A Matrix-Targeting Enzyme and an Engineered Bioactive Gauze Enable Resistance-Agnostic Antibiofilm Wound Care

The development of biocompatible strategies that dismantle biofilm architecture without exerting bactericidal pressure represents a major challenge in translational biotechnology and materials engineering. Here, we present a matrix-targeted enzymatic strategy for biofilm control that operates in a resistance-agnostic manner and can be deployed on clinically relevant surfaces. Using Acinetobacter baumannii , a World Health Organization critical-priority pathogen, as a clinically relevant model, we identify and characterize CRhAB, a previously uncharacterized polysaccharide-degrading enzyme that selectively erodes the extracellular biofilm matrix.
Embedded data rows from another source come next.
`src/rtl/fft_ctrl_if.sv`:
```
// Handshake, memory-port and status bundle of the FFT sequencer.
// ctrl is the controller side; env is the surrounding datapath / stimulus side.
interface fft_ctrl_if #(
  parameter int AW = 6
) ();
  localparam int SW = $clog2(AW) + 1;

  logic          start_i;
  logic          abort_i;
  logic          sample_valid_i;
  logic          sample_ready_o;
  logic          mem_we_o;
  logic [AW-1:0] mem_waddr_o;
  logic [AW-1:0] mem_raddr_o;
  logic          op_sel_o;
  logic          bfly_en_o;
  logic [AW-2:0] tw_idx_o;
  logic [SW-1:0] stage_o;
  logic          busy_o;
  logic          done_o;
  logic [2:0]    state_o;

  modport ctrl (
    input  start_i, abort_i, sample_valid_i,
    output sample_ready_o, mem_we_o, mem_waddr_o, mem_raddr_o, op_sel_o,
           bfly_en_o, tw_idx_o, stage_o, busy_o, done_o, state_o
  );

  modport env (
    output start_i, abort_i, sample_valid_i,
    input  sample_ready_o, mem_we_o, mem_waddr_o, mem_raddr_o, op_sel_o,
           bfly_en_o, tw_idx_o, stage_o, busy_o, done_o, state_o
  );
endinterface

```
`src/rtl/fft_ctrl.sv`:
```
// In-place radix-2 FFT sequencer: sample load, then AW stages of N_POINTS/2 butterflies.
// Optional FFT_CTRL_BITREV_EN: bit-reversed write addresses while loading samples.
module fft_ctrl #(
  parameter int N_POINTS = 64,
  parameter int BFLY_LAT = 2,
  parameter int AW       = $clog2(N_POINTS)
) (
  input  logic clk_i,
  input  logic rst_ni,
  fft_ctrl_if.ctrl bus
);
  localparam int SW   = $clog2(AW) + 1;
  localparam int LW   = (BFLY_LAT > 1) ? $clog2(BFLY_LAT) : 1;
  localparam int HALF = N_POINTS / 2;

  // Handshake: a sample is accepted in any cycle where sample_valid_i and
  // sample_ready_o are both high; ready is high for the whole LOAD state.
  typedef enum logic [2:0] {
    IDLE    = 3'd0,
    LOAD    = 3'd1,
    READ_A  = 3'd2,
    READ_B  = 3'd3,
    COMPUTE = 3'd4,
    WRITE_A = 3'd5,
    WRITE_B = 3'd6,
    DONE    = 3'd7
  } state_t;

  state_t        state, nxt;
  logic [AW-1:0] smp, smp_n;
  logic [SW-1:0] s, s_n;
  logic [AW-2:0] b, b_n;
  logic [LW-1:0] lat, lat_n;

  logic          ready_q, we_q, op_q, en_q, busy_q, done_q;
  logic [AW-1:0] waddr_q, raddr_q;
  logic [AW-2:0] tw_q;
  logic [SW-1:0] stage_q;

  logic [AW-1:0] span_n, pos_n, addr_a_n, addr_b_n, tw_full_n;

  function automatic logic [AW-1:0] load_addr(input logic [AW-1:0] k);
    logic [AW-1:0] r;
`ifdef FFT_CTRL_BITREV_EN
    for (int i = 0; i < AW; i++) r[i] = k[AW-1-i];
`else
    r = k;
`endif
    return r;
  endfunction

  always_comb begin
    nxt   = state;
    smp_n = smp;
    s_n   = s;
    b_n   = b;
    lat_n = lat;
    if (bus.abort_i) begin
      nxt   = IDLE;
      smp_n = '0;
      s_n   = '0;
      b_n   = '0;
      lat_n = '0;
    end else begin
      case (state)
        IDLE: if (bus.start_i) begin
          nxt   = LOAD;
          smp_n = '0;
          s_n   = '0;
          b_n   = '0;
        end
        LOAD: if (bus.sample_valid_i) begin
          smp_n = smp + 1'b1;
          if (smp == AW'(N_POINTS - 1)) nxt = READ_A;
        end
        READ_A: nxt = READ_B;
        READ_B: begin
          nxt   = COMPUTE;
          lat_n = '0;
        end
        COMPUTE: begin
          if (lat == LW'(BFLY_LAT - 1)) nxt = WRITE_A;
          else lat_n = lat + 1'b1;
        end
        WRITE_A: nxt = WRITE_B;
        WRITE_B: begin
          if (b != (AW-1)'(HALF - 1)) begin
            b_n = b + 1'b1;
            nxt = READ_A;
          end else if (s != SW'(AW - 1)) begin
            b_n = '0;
            s_n = s + 1'b1;
            nxt = READ_A;
          end else begin
            nxt = DONE;
          end
        end
        DONE:    nxt = IDLE;
        default: nxt = IDLE;
      endcase
    end
  end

  // Butterfly addressing for the butterfly/stage about to be entered, so the
  // registered outputs are already correct in the first cycle of each state.
  always_comb begin
    span_n    = AW'(1) << s_n;
    pos_n     = {1'b0, b_n} & (span_n - 1'b1);
    addr_a_n  = (({1'b0, b_n} >> s_n) << (s_n + 1'b1)) | pos_n;
    addr_b_n  = addr_a_n + span_n;
    tw_full_n = pos_n << (AW - 1 - s_n);
  end

  always_ff @(posedge clk_i or negedge rst_ni) begin
    if (!rst_ni) begin
      state   <= IDLE;
      smp     <= '0;
      s       <= '0;
      b       <= '0;
      lat     <= '0;
      ready_q <= 1'b0;
      we_q    <= 1'b0;
      op_q    <= 1'b0;
      en_q    <= 1'b0;
      busy_q  <= 1'b0;
      done_q  <= 1'b0;
      waddr_q <= '0;
      raddr_q <= '0;
      tw_q    <= '0;
      stage_q <= '0;
    end else begin
      state   <= nxt;
      smp     <= smp_n;
      s       <= s_n;
      b       <= b_n;
      lat     <= lat_n;
      ready_q <= (nxt == LOAD);
      we_q    <= (nxt == WRITE_A) || (nxt == WRITE_B);
      op_q    <= (nxt == READ_B) || (nxt == WRITE_B);
      en_q    <= (nxt == COMPUTE);
      busy_q  <= (nxt != IDLE);
      done_q  <= (nxt == DONE);
      waddr_q <= '0;
      raddr_q <= '0;
      tw_q    <= '0;
      stage_q <= '0;
      case (nxt)
        READ_A:  begin raddr_q <= addr_a_n; stage_q <= s_n; end
        READ_B:  begin raddr_q <= addr_b_n; stage_q <= s_n; end
        COMPUTE: begin tw_q <= tw_full_n[AW-2:0]; stage_q <= s_n; end
        WRITE_A: begin waddr_q <= addr_a_n; stage_q <= s_n; end
        WRITE_B: begin waddr_q <= addr_b_n; stage_q <= s_n; end
        default: ;
      endcase
    end
  end

  // Sample writes must land in the acceptance cycle, so only the valid
  // qualification is combinational; ready and the sample counter are registers.
  assign bus.sample_ready_o = ready_q;
  assign bus.mem_we_o       = we_q | (ready_q & bus.sample_valid_i);
  assign bus.mem_waddr_o    = ready_q ? load_addr(smp) : waddr_q;
  assign bus.mem_raddr_o    = raddr_q;
  assign bus.op_sel_o       = op_q;
  assign bus.bfly_en_o      = en_q;
  assign bus.tw_idx_o       = tw_q;
  assign bus.stage_o        = stage_q;
  assign bus.busy_o         = busy_q;
  assign bus.done_o         = done_q;
  assign bus.state_o        = state;
endmodule

```
`src/flat_wrapper.sv`:
```
// flat-port wrapper written by rule: the top's interface ports become plain ports
module fft_ctrl_flat 
#(
  parameter int N_POINTS = 64,
  parameter int BFLY_LAT = 2,
  parameter int AW       = $clog2(N_POINTS)
)
  (clk_i, rst_ni, bus_start_i, bus_abort_i, bus_sample_valid_i, bus_sample_ready_o, bus_mem_we_o, bus_mem_waddr_o, bus_mem_raddr_o, bus_op_sel_o, bus_bfly_en_o, bus_tw_idx_o, bus_stage_o, bus_busy_o, bus_done_o, bus_state_o);
  fft_ctrl_if #(.AW(AW)) bus_i ();
  input  logic clk_i;
  input  logic rst_ni;
  input wire logic [$bits(bus_i.start_i)-1:0] bus_start_i;
  input wire logic [$bits(bus_i.abort_i)-1:0] bus_abort_i;
  input wire logic [$bits(bus_i.sample_valid_i)-1:0] bus_sample_valid_i;
  output wire logic [$bits(bus_i.sample_ready_o)-1:0] bus_sample_ready_o;
  output wire logic [$bits(bus_i.mem_we_o)-1:0] bus_mem_we_o;
  output wire logic [$bits(bus_i.mem_waddr_o)-1:0] bus_mem_waddr_o;
  output wire logic [$bits(bus_i.mem_raddr_o)-1:0] bus_mem_raddr_o;
  output wire logic [$bits(bus_i.op_sel_o)-1:0] bus_op_sel_o;
  output wire logic [$bits(bus_i.bfly_en_o)-1:0] bus_bfly_en_o;
  output wire logic [$bits(bus_i.tw_idx_o)-1:0] bus_tw_idx_o;
  output wire logic [$bits(bus_i.stage_o)-1:0] bus_stage_o;
  output wire logic [$bits(bus_i.busy_o)-1:0] bus_busy_o;
  output wire logic [$bits(bus_i.done_o)-1:0] bus_done_o;
  output wire logic [$bits(bus_i.state_o)-1:0] bus_state_o;
  assign bus_i.start_i = bus_start_i;
  assign bus_i.abort_i = bus_abort_i;
  assign bus_i.sample_valid_i = bus_sample_valid_i;
  assign bus_sample_ready_o = bus_i.sample_ready_o;
  assign bus_mem_we_o = bus_i.mem_we_o;
  assign bus_mem_waddr_o = bus_i.mem_waddr_o;
  assign bus_mem_raddr_o = bus_i.mem_raddr_o;
  assign bus_op_sel_o = bus_i.op_sel_o;
  assign bus_bfly_en_o = bus_i.bfly_en_o;
  assign bus_tw_idx_o = bus_i.tw_idx_o;
  assign bus_stage_o = bus_i.stage_o;
  assign bus_busy_o = bus_i.busy_o;
  assign bus_done_o = bus_i.done_o;
  assign bus_state_o = bus_i.state_o;
  fft_ctrl #(.N_POINTS(N_POINTS), .BFLY_LAT(BFLY_LAT), .AW(AW)) u_core (.clk_i(clk_i), .rst_ni(rst_ni), .bus(bus_i));
endmodule
```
Enzymatic matrix degradation inhibits biofilm formation and rapidly disrupts mature biofilms under biocompatible conditions by removing the structural barrier that shields embedded bacteria. This architectural disruption restores immune access, enhancing macrophage infiltration and phagocytic clearance without directly affecting bacterial viability. To enable practical deployment, CRhAB was covalently immobilized onto clinical-grade gauze, yielding a stable, bioactive material that retains enzymatic function. The enzyme-functionalized dressing suppresses bacterial colonization and accelerates wound healing in a murine infection model. Collectively, this work establishes enzyme-mediated matrix degradation coupled with surface immobilization as a generalizable biotechnological strategy for engineering antibiofilm materials.